* [Exercise description]
Every line with the string "first" in it belongs in your answer, so copy them all from the data.
────────
Source: an optimization exercise on an open RTL-to-GDS flow (aim: small area). Production flows keep margins and buffers that such runs may drop.
In this exercise RTL edits were held to simulation tests only and were not proved equivalent to the original.
The clock port is modelled as an ideal driver, which makes a skipped or thinned clock tree look cheaper than it is; a real chip needs a root buffer or a tree.

Setup of green:
==> flow/design.v (excerpt) <==
module fir_filter(clk,reset,data_in,data_out);
input clk,reset;
input signed [15:0] data_in;  
output reg signed [15:0] data_out;  
reg [15:0] x0, x1, x2, x3, x4, x5, x6, x7;
wire [15:0] y;
always @(posedge clk or posedge reset)
  if (reset) begin
    x0 <= 0; x1 <= 0; x2 <= 0; x3 <= 0;
    x4 <= 0; x5 <= 0; x6 <= 0; x7 <= 0;
    data_out <= 0;
  end else begin
    x0 <= data_in; x1 <= x0; x2 <= x1; x3 <= x2;
    x4 <= x3; x5 <= x4; x6 <= x5; x7 <= x6;
    data_out <= y;
  end
  wire n1 = x1[0] ^ x6[0];
  wire n2 = x1[0] & x6[0];
  wire n3, n4;
  fir_fa u_n3 (.a(x1[1]), .b(x6[1]), .c(n2), .s(n3), .co(n4));
  wire n5, n6;
  fir_fa u_n5 (.a(x1[2]), .b(x6[2]), .c(n4), .s(n5), .co(n6));
  wire n7, n8;
  fir_fa u_n7 (.a(x1[3]), .b(x6[3]), .c(n6), .s(n7), .co(n8));
  wire n9, n10;
  fir_fa u_n9 (.a(x1[4]), .b(x6[4]), .c(n8), .s(n9), .co(n10));
  wire n11, n12;
  fir_fa u_n11 (.a(x1[5]), .b(x6[5]), .c(n10), .s(n11), .co(n12));
  wire n13, n14;
  fir_fa u_n13 (.a(x1[6]), .b(x6[6]), .c(n12), .s(n13), .co(n14));
  wire n15, n16;
  fir_fa u_n15 (.a(x1[7]), .b(x6[7]), .c(n14), .s(n15), .co(n16));
  wire n17, n18;
  fir_fa u_n17 (.a(x1[8]), .b(x6[8]), .c(n16), .s(n17), .co(n18));
  wire n19, n20;
  fir_fa u_n19 (.a(x1[9]), .b(x6[9]), .c(n18), .s(n19), .co(n20));
  wire n21, n22;
  fir_fa u_n21 (.a(x1[10]), .b(x6[10]), .c(n20), .s(n21), .co(n22));
  wire n23, n24;
  fir_fa u_n23 (.a(x1[11]), .b(x6[11]), .c(n22), .s(n23), .co(n24));
  wire n25, n26;
  fir_fa u_n25 (.a(x1[12]), .b(x6[12]), .c(n24), .s(n25), .co(n26));
  wire n27, n28;
  fir_fa u_n27 (.a(x1[13]), .b(x6[13]), .c(n26), .s(n27), .co(n28));
  wire n29, n30;
  fir_fa u_n29 (.a(x1[14]), .b(x6[14]), .c(n28), .s(n29), .co(n30));
  wire n31, n32;
  fir_fa u_n31 (.a(x1[15]), .b(x6[15]), .c(~n30), .s(n31), .co(n32));
  wire n33 = 1'b1 ^ x2[0] ^ x5[0];
  wire n34 = (1'b1 & x2[0]) | (1'b1 & x5[0]) | (x2[0] & x5[0]);
  wire n35, n36;
  fir_fa u_n35 (.a(x2[1]), .b(x5[1]), .c(n34), .s(n35), .co(n36));
  wire n37, n38;
  fir_fa u_n37 (.a(x2[2]), .b(x5[2]), .c(n36), .s(n37), .co(n38));
  ...
Size in the first run: roughly 140 flip-flops.
==> flow/config.mk <==
export PLATFORM = sky130hd
export DESIGN_NAME = fir_filter
export DESIGN_NICKNAME = fir_filter
export VERILOG_FILES = /design/flow/design.v
export SDC_FILE = /design/flow/constraint.sdc
export NUM_CORES = 4
export LEC_CHECK = 0
export CAP_MARGIN = 20
export CORE_MARGIN = 2
export CORE_UTILIZATION = 72
export GPL_TIMING_DRIVEN = 0
export SLEW_MARGIN = 20
export SYNTH_HIERARCHICAL = 1
==> flow/constraint.sdc <==
create_clock -name core_clock -period 13.0 [get_ports {clk}]
set_input_delay 2.6000 -clock core_clock [delete_from_list [all_inputs] [get_ports {clk}]]
set_output_delay 2.6000 -clock core_clock [all_outputs]
set_load 0.01 [all_outputs]
standard.sh (not shown) runs the stock make flow with config.mk's settings and CLKGATE_MAP_FILE= SYNTH_SCRIPT=/design/flow/synth_recipe.tcl, a recipe that flattens the netlist after the stock synthesis.
==> flow/flow/run.sh <==
#!/bin/bash
# The standard layout (bash standard.sh) with these changes:
#  - port buffers (one per input and output port, as standard) use buf_1 cells;
#  - after clock tree synthesis, its tree is replaced (POST_CTS_TCL hook) by a
#    two-level tree (flow/mantree.tcl, flow/rebuild.tcl): clk -> one clkbuf_8
#    -> 8 clkbuf_8 leaves, each driving the x* sample flip-flops of one
#    placement cluster; the 16 data_out flip-flops get their own leaf, fed
#    through two clkdlybuf4s50_1 cells.  That skew only helps the
#    register-to-register paths x* -> data_out (the filter arithmetic); the
#    input paths (data_in -> x0) see the normal clock and the output paths
#    (data_out -> ports) only lose slack.
# standard.sh's output goes to standard_flow.log; ORFS's per-step logs stay in orfs/logs.
set -euo pipefail
FLOWDIR="$PWD/flow"
cat > "$PWD/post_cts.tcl" <<EOF
source $FLOWDIR/mantree.tcl
source $FLOWDIR/rebuild.tcl
clktree_rebuild 8 sky130_fd_sc_hd__clkbuf_8 sky130_fd_sc_hd__clkbuf_8 {data_out*} sky130_fd_sc_hd__clkdlybuf4s50_1 2
detailed_placement
check_placement -verbose
estimate_parasitics -placement
report_worst_slack -max
report_worst_slack -min
EOF
export POST_CTS_TCL="$PWD/post_cts.tcl"
export BUFFER_PORTS_ARGS="-buffer_cell sky130_fd_sc_hd__buf_1"
export CTS_ARGS="-sink_clustering_enable -repair_clock_nets -buf_list sky130_fd_sc_hd__clkbuf_8 -dont_use_dummy_load"
bash standard.sh > standard_flow.log 2>&1
Other scripts of this flow, unchanged in this note and not shown: flow/flow/mantree.tcl, flow/flow/rebuild.tcl
green | status: complete | timing, DRC, antenna: pass
From an optimization exercise on the open Yosys and OpenROAD flow, aimed at small area; shortcuts taken in it are not production practice. RTL that was checked went through simulation tests only; none was proved equivalent to the original. Power is estimated from default activity; no workload was simulated.

==> job 5819 <==
// pe_array
module pe_array(
  input  clk_i,
  input  rst_ni,
  input  clr_i,
  output clr_o,
  input  we_i,
  output we_o,
  input  [1:0] mode_i,
  input  [64-1:0] srca_word_i,
  output [64-1:0] srca_word_o,
  input  [8-1:0] srcb_i,
  output [64-1:0] wordp_o
);
Settings: LEC_CHECK=0, ABC_AREA=1, CAP_MARGIN=20, CORE_MARGIN=2, CORE_UTILIZATION=60, CTS_CLUSTER_DIAMETER=70, CTS_CLUSTER_SIZE=20, SLEW_MARGIN=20, SYNTH_HIERARCHICAL=1; clock period 6.0 ns.
run.sh (not shown) runs the stock make flow with config.mk's settings and CLKGATE_MAP_FILE= SYNTH_SCRIPT=/design/flow/synth_recipe.tcl, a recipe that flattens the netlist after the stock synthesis.
==> job 4397 (differences from job 5819) <==
--- a/flow/design.v
+++ b/flow/design.v
@@ -19,42 +19,53 @@
   end endgenerate
   assign gt = (~p[15] & ~hi0) | ((hi0 | hi1) & lgt[8]);
 endmodule
 module pe_pair (
   input         clk_i,
-  input         comp_i,    
+  input         rst_ni,
+  input         run_i,     
   input         acc_i,     
-  input         accm_i,    
-  input         accc_i,    
   input         max_i,     
   input         adde_i,    
   input         addl_i,
   input         fe_i,      
   input         fl_i,
   input  [7:0]  ane_i,     
   input  [7:0]  anl_i,
   input  [7:0]  ae_i,      
   input  [7:0]  al_i,
-  input  [7:0]  be_i,      
-  input  [7:0]  bl_i,      
+  input  [7:0]  b_i,       
   output [7:0]  psume_o,
   output [7:0]  psuml_o
 );
   reg  [15:0] pe_q, r1_q, r2_q;
+  reg         acc_q, comp_q, accc_q;   
+  always @(posedge clk_i or negedge rst_ni) begin
+    if (!rst_ni) begin
+      acc_q <= 1'b0; comp_q <= 1'b0; accc_q <= 1'b0;
+    end else begin
+      acc_q  <= run_i & ~acc_i;
+      comp_q <= ~run_i | acc_i;
+      accc_q <= run_i & ~acc_i & ~max_i;
+    end
+  end
+  wire        comp = comp_q;
+  wire        accc = accc_q;
+  wire        accm = acc_q & ~accc_q;
   reg         gtme_q, gtml_q;  
   wire gte, gtl;
   pgt u_gte (.p(pe_q), .a(ane_i), .gt(gte));
   pgt u_gtl (.p(r1_q), .a(anl_i), .gt(gtl));
   always @(posedge clk_i) begin
     gtme_q <= max_i & gte;
     gtml_q <= max_i & gtl;
   end
-  wire [7:0]  at = acc_i ? al_i : ane_i;
-  wire [7:0]  bt = {({7{accc_i}} & bl_i[7:1]) | ({7{comp_i}} & be_i[7:1]),
-                    (accc_i & bl_i[0]) | (accm_i & ~gtml_q) | (comp_i & be_i[0])};
-  wire        z2l = acc_i & gtml_q & addl_i;
-  wire        z1l = acc_i & (addl_i ^ gtml_q);
+  wire [7:0]  at = acc_q ? al_i : ane_i;
+  wire        bon = accc | comp;
+  wire [7:0]  bt = {{7{bon}} & b_i[7:1], (bon & b_i[0]) | (accm & ~gtml_q)};
+  wire        z2l = acc_q & gtml_q & addl_i;
+  wire        z1l = acc_q & (addl_i ^ gtml_q);
   wire [15:0] zt = ({16{z1l}} & r2_q) | ({16{z2l}} & {r2_q[14:0], 1'b0});
   wire [15:0] t;
   wire m_pp1;
   wire m_pp2;
   wire m_pp3;
@@ -445,15 +456,15 @@
   assign m_p228 = m_p226 & m_s221;
   assign m_o229 = m_s223 ^ (m_k216 & m_p228);
   assign m_p230 = m_p228 & m_s223;
   assign m_o231 = ~m_o229;
   assign t = {m_o231, m_o227, m_o225, m_o224, m_o214, m_o212, m_o210, m_o209, m_o198, m_o196, m_o194, m_o193, m_s183, m_s181, m_s179, m_s177};
-  wire        z2e = acc_i & gtme_q & adde_i;
-  wire        z1e = comp_i | (acc_i & (adde_i ^ gtme_q));
+  wire        z2e = acc_q & gtme_q & adde_i;
+  wire        z1e = comp | (acc_q & (adde_i ^ gtme_q));
   wire [15:0] ze = ({16{z1e}} & pe_q) | ({16{z2e}} & {pe_q[14:0], 1'b0});
-  wire        mxe = accm_i & ~gtme_q;
-  wire [15:0] xe = ({16{accc_i}} & r1_q) | ({16{mxe}} & {{8{ae_i[7]}}, ae_i});
+  wire        mxe = accm & ~gtme_q;
+  wire [15:0] xe = ({16{accc}} & r1_q) | ({16{mxe}} & {{8{ae_i[7]}}, ae_i});
   wire [15:0] pe_d;
   wire a_s1;
   wire a_c2;
   wire a_s3;
   wire a_c4;
@@ -542,13 +553,13 @@
   always @(posedge clk_i) begin
     pe_q <= pe_d;
     r1_q <= t;
     r2_q <= r1_q;
   end
-  wire [7:0] pl = acc_i ? r2_q[15:8] : r1_q[15:8];
-  assign psume_o = pe_q[15:8] & {8{~(acc_i & fe_i)}};
-  assign psuml_o = pl & {8{~(acc_i & fl_i)}};
+  wire [7:0] pl = acc_q ? r2_q[15:8] : r1_q[15:8];
+  assign psume_o = pe_q[15:8] & {8{~(acc_q & fe_i)}};
+  assign psuml_o = pl & {8{~(acc_q & fl_i)}};
 endmodule
 module pe_array(
   input  clk_i,
   input  rst_ni,
   input  clr_i,
@@ -559,64 +570,55 @@
   input  [64-1:0] srca_word_i,
   output [64-1:0] srca_word_o,
   input  [8-1:0] srcb_i,
   output [64-1:0] wordp_o
 );
-  reg         run_q, acc_q, m_q;
+  reg         run_q, acc_q;
   reg  [63:0] srca_q;
   reg  [55:0] b_q;       
-  reg  [7:0]  b8_q;      
   reg  [8:1]  c_q;       
   reg         c9_q;
   reg  [9:0]  we_q;
   reg  [63:0] wordp_q;
   always @(posedge clk_i or negedge rst_ni) begin
     if (!rst_ni) begin
-      run_q <= 1'b0; acc_q <= 1'b0; m_q <= 1'b0;
+      run_q <= 1'b0; acc_q <= 1'b0;
       srca_q <= 64'd0; b_q <= 56'd0; c_q <= 8'd0; we_q <= 10'd0;
     end else begin
       run_q  <= 1'b1;
       acc_q  <= run_q & ~acc_q;
-      m_q    <= (mode_i == 2'b01);
       srca_q <= srca_word_i;
       b_q    <= {b_q[47:0], srcb_i};
       c_q    <= {c_q[7:1], clr_i};
       we_q   <= {we_q[8:0], we_i};
     end
   end
   always @(posedge clk_i) begin
-    b8_q <= b_q[55:48];
     c9_q <= c_q[8];
   end
-  wire [79:0] bop = {b8_q, b_q, srcb_i};   
   wire [9:1]  cc  = {c9_q, c_q};
   wire [63:0] psum;
-  wire comp   = run_q & ~acc_q;
-  wire accm   = acc_q & m_q;
-  wire accc   = acc_q & ~m_q;
   wire accmax = (mode_i == 2'b01);
   genvar j, k;
   generate for (j = 0; j < 4; j = j + 1) begin : g_pair
-    localparam E = 2 * j;
-    localparam L = 2 * j + 1;
+    localparam E = 2 * j + 1;
+    localparam L = 2 * j;
     pe_pair u_pair (
       .clk_i  (clk_i),
-      .comp_i (comp),
+      .rst_ni (rst_ni),
+      .run_i  (run_q),
       .acc_i  (acc_q),
-      .accm_i (accm),
-      .accc_i (accc),
       .max_i  (accmax),
       .adde_i (~accmax & ~(cc[E+1] | cc[E+2])),
       .addl_i (~accmax & ~(cc[L+1] | cc[L+2])),
       .fe_i   (cc[E+2]),
       .fl_i   (cc[L+2]),
       .ane_i  (srca_word_i[8*E+7:8*E]),
       .anl_i  (srca_word_i[8*L+7:8*L]),
       .ae_i   (srca_q[8*E+7:8*E]),
       .al_i   (srca_q[8*L+7:8*L]),
-      .be_i   (bop[8*E+7:8*E]),
-      .bl_i   (bop[8*L+15:8*L+8]),
+      .b_i    (b_q[8*E-1:8*E-8]),
       .psume_o(psum[8*E+7:8*E]),
       .psuml_o(psum[8*L+7:8*L])
     );
   end endgenerate
   generate for (k = 0; k < 8; k = k + 1) begin : g_out
==> flow/flow/run.sh (new file) <==
#!/bin/bash
# The standard layout (standard synthesis, floorplan, placement, CTS, routing)
# with one change in how the layout is made: the port buffers use the
# smallest buffer cell (the resizer still upsizes any that need it).
set -o pipefail
bash standard.sh "BUFFER_PORTS_ARGS=-buffer_cell sky130_fd_sc_hd__buf_1" finish > standard.log 2>&1
==> flow/standard.sh (new file) <==
#!/bin/bash
# synth_recipe.tcl (not shown) runs the flow's synth.tcl, then flattens the netlist and writes it again
# the make line also repeats each setting of config.mk as NAME=value (left out here)
make -C /OpenROAD-flow-scripts/flow DESIGN_CONFIG=/design/flow/config.mk WORK_HOME=/design/flow/orfs CLKGATE_MAP_FILE= SYNTH_SCRIPT=/design/flow/synth_recipe.tcl "${@:-finish}"
- GPL_TIMING_DRIVEN: unset -> 0
removed: flow/run.sh
==> job 9312 (differences from job 5819) <==
==> flow/flow/run.sh (new file) <==
#!/bin/bash
# The standard layout (standard synthesis, floorplan, placement, CTS, routing)
# with one change in how the layout is made: the port buffers use the
# smallest buffer cell (the resizer still upsizes any that need it).
set -o pipefail
bash standard.sh "BUFFER_PORTS_ARGS=-buffer_cell sky130_fd_sc_hd__buf_1" finish > standard.log 2>&1
==> flow/standard.sh (new file) <==
#!/bin/bash
# synth_recipe.tcl (not shown) runs the flow's synth.tcl, then flattens the netlist and writes it again
# the make line also repeats each setting of config.mk as NAME=value (left out here)
make -C /OpenROAD-flow-scripts/flow DESIGN_CONFIG=/design/flow/config.mk WORK_HOME=/design/flow/orfs CLKGATE_MAP_FILE= SYNTH_SCRIPT=/design/flow/synth_recipe.tcl "${@:-finish}"
removed: flow/run.sh
==> job 1294 (differences from job 5819) <==
--- a/flow/design.v
+++ b/flow/design.v
@@ -19,14 +19,13 @@
   end endgenerate
   assign gt = (~p[15] & ~hi0) | ((hi0 | hi1) & lgt[8]);
 endmodule
 module pe_pair (
   input         clk_i,
-  input         comp_i,    
+  input         rst_ni,
+  input         run_i,     
   input         acc_i,     
-  input         accm_i,    
-  input         accc_i,    
   input         max_i,     
   input         adde_i,    
   input         addl_i,
   input         fe_i,      
   input         fl_i,
@@ -38,23 +37,36 @@
   input  [7:0]  bl_i,      
   output [7:0]  psume_o,
   output [7:0]  psuml_o
 );
   reg  [15:0] pe_q, r1_q, r2_q;
+  reg         acc_q, comp_q, accc_q;
+  always @(posedge clk_i or negedge rst_ni) begin
+    if (!rst_ni) begin
+      acc_q <= 1'b0; comp_q <= 1'b0; accc_q <= 1'b0;
+    end else begin
+      acc_q  <= run_i & ~acc_i;
+      comp_q <= ~run_i | acc_i;
+      accc_q <= run_i & ~acc_i & ~max_i;
+    end
+  end
+  wire        comp = comp_q;
+  wire        accc = accc_q;
+  wire        accm = acc_q & ~accc_q;
   reg         gtme_q, gtml_q;  
   wire gte, gtl;
   pgt u_gte (.p(pe_q), .a(ane_i), .gt(gte));
   pgt u_gtl (.p(r1_q), .a(anl_i), .gt(gtl));
   always @(posedge clk_i) begin
     gtme_q <= max_i & gte;
     gtml_q <= max_i & gtl;
   end
-  wire [7:0]  at = acc_i ? al_i : ane_i;
-  wire [7:0]  bt = {({7{accc_i}} & bl_i[7:1]) | ({7{comp_i}} & be_i[7:1]),
-                    (accc_i & bl_i[0]) | (accm_i & ~gtml_q) | (comp_i & be_i[0])};
-  wire        z2l = acc_i & gtml_q & addl_i;
-  wire        z1l = acc_i & (addl_i ^ gtml_q);
+  wire [7:0]  at = acc_q ? al_i : ane_i;
+  wire [7:0]  bt = {({7{accc}} & bl_i[7:1]) | ({7{comp}} & be_i[7:1]),
+                    (accc & bl_i[0]) | (accm & ~gtml_q) | (comp & be_i[0])};
+  wire        z2l = acc_q & gtml_q & addl_i;
+  wire        z1l = acc_q & (addl_i ^ gtml_q);
   wire [15:0] zt = ({16{z1l}} & r2_q) | ({16{z2l}} & {r2_q[14:0], 1'b0});
   wire [15:0] t;
   wire m_pp1;
   wire m_pp2;
   wire m_pp3;
@@ -445,15 +457,15 @@
   assign m_p228 = m_p226 & m_s221;
   assign m_o229 = m_s223 ^ (m_k216 & m_p228);
   assign m_p230 = m_p228 & m_s223;
   assign m_o231 = ~m_o229;
   assign t = {m_o231, m_o227, m_o225, m_o224, m_o214, m_o212, m_o210, m_o209, m_o198, m_o196, m_o194, m_o193, m_s183, m_s181, m_s179, m_s177};
-  wire        z2e = acc_i & gtme_q & adde_i;
-  wire        z1e = comp_i | (acc_i & (adde_i ^ gtme_q));
+  wire        z2e = acc_q & gtme_q & adde_i;
+  wire        z1e = comp | (acc_q & (adde_i ^ gtme_q));
   wire [15:0] ze = ({16{z1e}} & pe_q) | ({16{z2e}} & {pe_q[14:0], 1'b0});
-  wire        mxe = accm_i & ~gtme_q;
-  wire [15:0] xe = ({16{accc_i}} & r1_q) | ({16{mxe}} & {{8{ae_i[7]}}, ae_i});
+  wire        mxe = accm & ~gtme_q;
+  wire [15:0] xe = ({16{accc}} & r1_q) | ({16{mxe}} & {{8{ae_i[7]}}, ae_i});
   wire [15:0] pe_d;
   wire a_s1;
   wire a_c2;
   wire a_s3;
   wire a_c4;
@@ -542,13 +554,13 @@
   always @(posedge clk_i) begin
     pe_q <= pe_d;
     r1_q <= t;
     r2_q <= r1_q;
   end
-  wire [7:0] pl = acc_i ? r2_q[15:8] : r1_q[15:8];
-  assign psume_o = pe_q[15:8] & {8{~(acc_i & fe_i)}};
-  assign psuml_o = pl & {8{~(acc_i & fl_i)}};
+  wire [7:0] pl = acc_q ? r2_q[15:8] : r1_q[15:8];
+  assign psume_o = pe_q[15:8] & {8{~(acc_q & fe_i)}};
+  assign psuml_o = pl & {8{~(acc_q & fl_i)}};
 endmodule
 module pe_array(
   input  clk_i,
   input  rst_ni,
   input  clr_i,
@@ -559,26 +571,25 @@
   input  [64-1:0] srca_word_i,
   output [64-1:0] srca_word_o,
   input  [8-1:0] srcb_i,
   output [64-1:0] wordp_o
 );
-  reg         run_q, acc_q, m_q;
+  reg         run_q, acc_q;
   reg  [63:0] srca_q;
   reg  [55:0] b_q;       
   reg  [7:0]  b8_q;      
   reg  [8:1]  c_q;       
   reg         c9_q;
   reg  [9:0]  we_q;
   reg  [63:0] wordp_q;
   always @(posedge clk_i or negedge rst_ni) begin
     if (!rst_ni) begin
-      run_q <= 1'b0; acc_q <= 1'b0; m_q <= 1'b0;
+      run_q <= 1'b0; acc_q <= 1'b0;
       srca_q <= 64'd0; b_q <= 56'd0; c_q <= 8'd0; we_q <= 10'd0;
     end else begin
       run_q  <= 1'b1;
       acc_q  <= run_q & ~acc_q;
-      m_q    <= (mode_i == 2'b01);
       srca_q <= srca_word_i;
       b_q    <= {b_q[47:0], srcb_i};
       c_q    <= {c_q[7:1], clr_i};
       we_q   <= {we_q[8:0], we_i};
     end
@@ -588,24 +599,20 @@
     c9_q <= c_q[8];
   end
   wire [79:0] bop = {b8_q, b_q, srcb_i};   
   wire [9:1]  cc  = {c9_q, c_q};
   wire [63:0] psum;
-  wire comp   = run_q & ~acc_q;
-  wire accm   = acc_q & m_q;
-  wire accc   = acc_q & ~m_q;
   wire accmax = (mode_i == 2'b01);
   genvar j, k;
   generate for (j = 0; j < 4; j = j + 1) begin : g_pair
     localparam E = 2 * j;
     localparam L = 2 * j + 1;
     pe_pair u_pair (
       .clk_i  (clk_i),
-      .comp_i (comp),
+      .rst_ni (rst_ni),
+      .run_i  (run_q),
       .acc_i  (acc_q),
-      .accm_i (accm),
-      .accc_i (accc),
       .max_i  (accmax),
       .adde_i (~accmax & ~(cc[E+1] | cc[E+2])),
       .addl_i (~accmax & ~(cc[L+1] | cc[L+2])),
       .fe_i   (cc[E+2]),
       .fl_i   (cc[L+2]),
==> flow/flow/run.sh (new file) <==
#!/bin/bash
# The standard layout (standard synthesis, floorplan, placement, CTS, routing)
# with one change in how the layout is made: the port buffers use the
# smallest buffer cell (the resizer still upsizes any that need it).
set -o pipefail
bash standard.sh "BUFFER_PORTS_ARGS=-buffer_cell sky130_fd_sc_hd__buf_1" finish > standard.log 2>&1
==> flow/standard.sh (new file) <==
#!/bin/bash
# synth_recipe.tcl (not shown) runs the flow's synth.tcl, then flattens the netlist and writes it again
# the make line also repeats each setting of config.mk as NAME=value (left out here)
make -C /OpenROAD-flow-scripts/flow DESIGN_CONFIG=/design/flow/config.mk WORK_HOME=/design/flow/orfs CLKGATE_MAP_FILE= SYNTH_SCRIPT=/design/flow/synth_recipe.tcl "${@:-finish}"
removed: flow/run.sh
==> summary of the runs <==
- Job 4397 produced a clean layout. Job 9312 ran to the end with no violations. Job 5819 completed with no timing, DRC or antenna violations. Job 1294 went through all stages and came out clean.
- Sequential power: job 1294 is higher than job 5819 (5.6%).
- Of job 5819 and job 1294, job 1294 has the higher clock skew (gap 0.0037 ns).
- Utilization: job 5819 > job 9312 > job 1294 > job 4397.
- Between job 1294 and job 5819, the lower critical path depth is in job 1294 (gap 2).
Only the layout flow was run in job 4397 and job 1294; the RTL was not checked for function there.

[separate check: timing with driven ports]
How much do the figures lean on ideal ports? The routed layouts below were timed once more, with nothing changed but the port constraints.
Step 1 sets driving cells, clkbuf_16 on the clock port and buf_2 on the other inputs (assumed; they add their load-dependent delay and slew).
Step 2 also shifts input and output timing later by t, the mid clock arrival at the registers, as if the neighbouring blocks saw the same clock.
a / b / c = ideal ports / drivers / drivers and shift; a / b = the first two.
run | t (ns) | setup slack, ns | hold slack, ns | worst setup path at the end | latest minus earliest clock arrival (ns)
job 5819 | 0.643 | 0.166 / 0.166 / -0.432 | 0.342 / 0.342 / 0.342 | input to register | 0.026 / 0.026
job 4397 | 0.614 | 0.135 / 0.170 / -0.444 | 0.346 / 0.346 / 0.346 | input to register | 0.025 / 0.026
job 9312 | 0.657 | 0.168 / 0.168 / -0.257 | 0.329 / 0.329 / 0.329 | input to register | 0.025 / 0.025
job 1294 | 0.651 | 0.227 / 0.257 / -0.394 | 0.345 / 0.345 / 0.345 | input to register | 0.027 / 0.027
With both steps, setup timing fails in every run listed, where it was met with ideal ports. For job 1294, which loses most, drivers alone change the setup slack by +0.030 ns; drivers and shift together by -0.621 ns.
────────
* [Solution to this problem]
Size in the first run: roughly 140 flip-flops.
a / b / c = ideal ports / drivers / drivers and shift; a / b = the first two.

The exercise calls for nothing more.